Ci sono alcune popolazioni nel mondo che vengono riconosciute come calde,
solari: ciò accade per esempio per i popoli latino americani.
Altri (seppur bravissima gente) vengono riconosciuti come popoli più
schivi, riservati (per esempio alcuni popoli del nord del mondo).
Ma anche non allontanandoci troppo dall'Italia possiamo facilmente riscontrare
tali similitudini: alcuni gruppi sono considerati generalmente più
aperti, altri più chiusi; alcuni sono particolarmente dediti alla
gesticolazione, altri vengono riconosciuti come particolarmente accoglienti.
Tutto questo perchè? Perchè casualmente si sono incontrate
a vivere nella stessa area geografica persone con le stesse caratteristiche?
Naturalmente no, ma proprio a conferma che la natura dell'uomo lo porta
ad imitare la realtà che lo circonda.
Ma è una cosa così grave questa?
No, niente affatto, almeno che...
Bhè, ci sono casi in cui questa natura può assumere i connotati
di una grossa limitazione.
Hai presente il gregge?
Ecco, siamo come un grande gregge e proseguiamo le nostre vite muovendoci
nelle stesse direzioni sotto la guida attenta del buon (?) pastore e sotto
la “scorta” dei suoi adorabili (?) cani...(lascio a te decidere
chi sia il pastore e chi siano i cani!).
La limitazione di tutto ciò? Semplice, muovendoci nelle stesse
direzioni arriveremo negli stessi posti.
Ma cosa succederebbe se una di quelle pecorelle decidesse di muoversi in
un'altra direzione?
Oppure di mettersi a correre e saltellare invece che semplicemente a camminare?
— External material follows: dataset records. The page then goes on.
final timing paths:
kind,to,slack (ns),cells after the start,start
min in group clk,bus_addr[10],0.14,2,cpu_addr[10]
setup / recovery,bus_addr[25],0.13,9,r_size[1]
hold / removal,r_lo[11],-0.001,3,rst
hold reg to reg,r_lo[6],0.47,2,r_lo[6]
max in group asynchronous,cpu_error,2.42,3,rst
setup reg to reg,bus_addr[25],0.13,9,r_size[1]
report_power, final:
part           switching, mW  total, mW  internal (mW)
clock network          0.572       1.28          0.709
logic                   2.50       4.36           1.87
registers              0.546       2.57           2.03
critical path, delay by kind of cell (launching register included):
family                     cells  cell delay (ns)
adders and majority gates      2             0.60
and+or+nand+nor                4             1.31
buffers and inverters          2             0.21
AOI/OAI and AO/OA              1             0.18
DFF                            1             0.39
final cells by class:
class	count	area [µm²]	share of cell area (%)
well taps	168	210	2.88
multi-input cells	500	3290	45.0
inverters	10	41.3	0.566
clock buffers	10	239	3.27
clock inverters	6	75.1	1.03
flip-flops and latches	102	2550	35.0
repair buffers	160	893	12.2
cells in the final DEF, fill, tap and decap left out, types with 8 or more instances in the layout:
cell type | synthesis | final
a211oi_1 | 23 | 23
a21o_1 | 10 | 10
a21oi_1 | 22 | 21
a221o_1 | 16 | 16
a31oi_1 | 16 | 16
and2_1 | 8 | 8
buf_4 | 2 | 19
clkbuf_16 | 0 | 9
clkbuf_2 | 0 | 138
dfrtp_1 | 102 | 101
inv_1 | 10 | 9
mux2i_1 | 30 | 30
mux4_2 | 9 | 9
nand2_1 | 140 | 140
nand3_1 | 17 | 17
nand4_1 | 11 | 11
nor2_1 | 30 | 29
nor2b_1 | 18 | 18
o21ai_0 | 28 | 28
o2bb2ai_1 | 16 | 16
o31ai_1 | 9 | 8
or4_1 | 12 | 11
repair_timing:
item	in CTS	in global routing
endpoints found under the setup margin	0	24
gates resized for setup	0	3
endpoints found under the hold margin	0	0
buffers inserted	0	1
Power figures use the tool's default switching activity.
===== src/rtl/pattern_edge_writer.sv =====
`default_nettype none
// ============================================================================
// Module      : pattern_edge_writer
// Description : Converts one closed-polygon vertex stream into MAX_EDGES edge
//               records and writes them into a pattern RAM slot, one per clk.
// Revision    : 1.0
// ============================================================================
module pattern_edge_writer #(
    parameter int MAX_EDGES = 30,
    parameter int ADDR_W    = 8
) (
    input  logic              clk,
    input  logic              reset,
    input  logic              start,
    input  logic [2:0]        pattern_num,
    input  logic              vtx_valid,
    output logic              vtx_ready,
    input  logic [9:0]        vtx_x,
    input  logic [8:0]        vtx_y,
    input  logic              vtx_last,
    output logic              w_en,
    output logic [ADDR_W-1:0] w_Addr,
    output logic [37:0]       w_Data,
    output logic              busy,
    output logic              done,
    output logic              err
);

    localparam int KW = $clog2(MAX_EDGES + 1);
    localparam logic [KW-1:0]     c_MAX    = KW'(MAX_EDGES);
    localparam logic [KW-1:0]     c_LAST_K = KW'(MAX_EDGES - 1);
    localparam logic [KW-1:0]     c_MIN_V  = KW'(3);
    localparam logic [ADDR_W-1:0] c_SLOT   = ADDR_W'(MAX_EDGES);

    typedef enum logic [2:0] {
        S_IDLE  = 3'd0,
        S_FIRST = 3'd1,
        S_EDGE  = 3'd2,
        S_CLOSE = 3'd3,
        S_PAD   = 3'd4,
        S_DRAIN = 3'd5,
        S_ERR   = 3'd6,
        S_FIN   = 3'd7
    } state_t;

    state_t             r_state, w_state_nxt;
    logic [KW-1:0]      r_k, w_k_nxt;
    logic [KW-1:0]      r_cnt, w_cnt_nxt;
    logic [ADDR_W-1:0]  r_base, w_base_nxt;
    logic [9:0]         r_first_x, w_first_x_nxt, r_prev_x, w_prev_x_nxt;
    logic [8:0]         r_first_y, w_first_y_nxt, r_prev_y, w_prev_y_nxt;
    logic               r_vtx_ready, w_vtx_ready_nxt;
    logic               r_w_en, w_w_en_nxt;
    logic [ADDR_W-1:0]  r_w_addr, w_w_addr_nxt;
    logic [37:0]        r_w_data, w_w_data_nxt;
    logic               r_busy, w_busy_nxt;
    logic               r_done, w_done_nxt;
    logic               r_err, w_err_nxt;

    logic               w_hs;
    logic [KW-1:0]      w_cnt_inc;
    logic [ADDR_W-1:0]  w_slot_addr;

    assign w_hs        = vtx_valid & r_vtx_ready;
    assign w_cnt_inc   = r_cnt + 1'b1;
    assign w_slot_addr = r_base + ADDR_W'(r_k);

    always_comb begin
        w_state_nxt   = r_state;
        w_k_nxt       = r_k;
        w_cnt_nxt     = r_cnt;
        w_base_nxt    = r_base;
        w_first_x_nxt = r_first_x;
        w_first_y_nxt = r_first_y;
        w_prev_x_nxt  = r_prev_x;
        w_prev_y_nxt  = r_prev_y;
        w_w_en_nxt    = 1'b0;
        w_w_addr_nxt  = r_w_addr;
        w_w_data_nxt  = r_w_data;
        w_busy_nxt    = r_busy;
        w_done_nxt    = 1'b0;
        w_err_nxt     = r_err;

        case (r_state)
            S_IDLE: begin
                if (start) begin
                    w_base_nxt  = ADDR_W'(pattern_num) * c_SLOT;
                    w_k_nxt     = '0;
                    w_cnt_nxt   = '0;
                    w_err_nxt   = 1'b0;
                    w_busy_nxt  = 1'b1;
                    w_state_nxt = S_FIRST;
                end
            end
            S_FIRST: begin
                if (w_hs) begin
                    w_first_x_nxt = vtx_x;
                    w_first_y_nxt = vtx_y;
                    w_prev_x_nxt  = vtx_x;
                    w_prev_y_nxt  = vtx_y;
                    w_cnt_nxt     = KW'(1);
                    w_state_nxt   = vtx_last ? S_ERR : S_EDGE;
                end
            end
            S_EDGE: begin
                if (w_hs) begin
                    w_w_en_nxt   = 1'b1;
                    w_w_addr_nxt = w_slot_addr;
                    w_w_data_nxt = {r_prev_x, r_prev_y, vtx_x, vtx_y};
                    w_k_nxt      = r_k + 1'b1;
                    w_prev_x_nxt = vtx_x;
                    w_prev_y_nxt = vtx_y;
                    w_cnt_nxt    = w_cnt_inc;
                    if (vtx_last) begin
                        w_state_nxt = (w_cnt_inc >= c_MIN_V) ? S_CLOSE : S_ERR;
                    end else if (w_cnt_inc == c_MAX) begin
                        // Slot is full of chained edges; no room left for the close edge.
                        w_state_nxt = S_DRAIN;
                    end
                end
            end
            S_CLOSE: begin
                w_w_en_nxt   = 1'b1;
                w_w_addr_nxt = w_slot_addr;
                w_w_data_nxt = {r_prev_x, r_prev_y, r_first_x, r_first_y};
                w_k_nxt      = r_k + 1'b1;
                w_state_nxt  = (r_k == c_LAST_K) ? S_FIN : S_PAD;
            end
            S_PAD: begin
                // Zero record is horizontal (y0==y1), so it never registers a crossing.
                w_w_en_nxt   = 1'b1;
                w_w_addr_nxt = w_slot_addr;
                w_w_data_nxt = '0;
                w_k_nxt      = r_k + 1'b1;
                if (r_k == c_LAST_K) begin
                    w_state_nxt = S_FIN;
                end
            end
            S_DRAIN: begin
                if (w_hs && vtx_last) begin
                    w_state_nxt = S_ERR;
                end
            end
            S_ERR: begin
                w_err_nxt   = 1'b1;
                w_k_nxt     = '0;
                w_state_nxt = S_PAD;
            end
            S_FIN: begin
                w_done_nxt  = 1'b1;
                w_busy_nxt  = 1'b0;
                w_state_nxt = S_IDLE;
            end
            default: begin
                w_state_nxt = S_IDLE;
            end
        endcase

        w_vtx_ready_nxt = (w_state_nxt == S_FIRST) || (w_state_nxt == S_EDGE) ||
                          (w_state_nxt == S_DRAIN);
    end

    always_ff @(posedge clk) begin
        if (reset) begin
            r_state     <= S_IDLE;
            r_k         <= '0;
            r_cnt       <= '0;
            r_base      <= '0;
            r_first_x   <= '0;
            r_first_y   <= '0;
            r_prev_x    <= '0;
            r_prev_y    <= '0;
            r_vtx_ready <= 1'b0;
            r_w_en      <= 1'b0;
            r_w_addr    <= '0;
            r_w_data    <= '0;
            r_busy      <= 1'b0;
            r_done      <= 1'b0;
            r_err       <= 1'b0;
        end else begin
            r_state     <= w_state_nxt;
            r_k         <= w_k_nxt;
            r_cnt       <= w_cnt_nxt;
            r_base      <= w_base_nxt;
            r_first_x   <= w_first_x_nxt;
            r_first_y   <= w_first_y_nxt;
            r_prev_x    <= w_prev_x_nxt;
            r_prev_y    <= w_prev_y_nxt;
            r_vtx_ready <= w_vtx_ready_nxt;
            r_w_en      <= w_w_en_nxt;
            r_w_addr    <= w_w_addr_nxt;
            r_w_data    <= w_w_data_nxt;
            r_busy      <= w_busy_nxt;
            r_done      <= w_done_nxt;
            r_err       <= w_err_nxt;
        end
    end

    assign vtx_ready = r_vtx_ready;
    assign w_en      = r_w_en;
    assign w_Addr    = r_w_addr;
    assign w_Data    = r_w_data;
    assign busy      = r_busy;
    assign done      = r_done;
    assign err       = r_err;

endmodule
`default_nettype wire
Sarebbe additata, stanne certo, e subito schedata: “è una
diversa, è una diversa”, griderebbero
in coro tutte le altre pecorelle!
Ma in fondo la storia è piena di straordinari diversi:
Galileo Galilei, Martin Luther King, Mahatma
Gandhi, Albert Einstein, solo per fare qualche
nome.
Ma cosa sarebbe stato di noi e delle nostre conoscenze senza queste straordinarie
pecorelle smarrite?
Assumersi la responsabilità di una direzione diversa non è
sempre semplice e richiede spesso una grande presa di posizione, ma se ne
hai la giusta convinzione...non aver paura ad uscire dal gregge!
Molto probabilmente sentirai le altre pecorelle belarti contro e probabilmente
molti di quei cani ti mostreranno i denti.
Semplicemente ignorali, vivi la tua vita, prendi la tua
direzione.
Ma bisogna sempre, per forza e obbligatoriamente uscire dal gregge?
Niente affatto, assolutissimamente no, ma come disse il buon Buddha...
Per vedere ciò che pochi hanno visto
dovete andare dove pochi sono andati.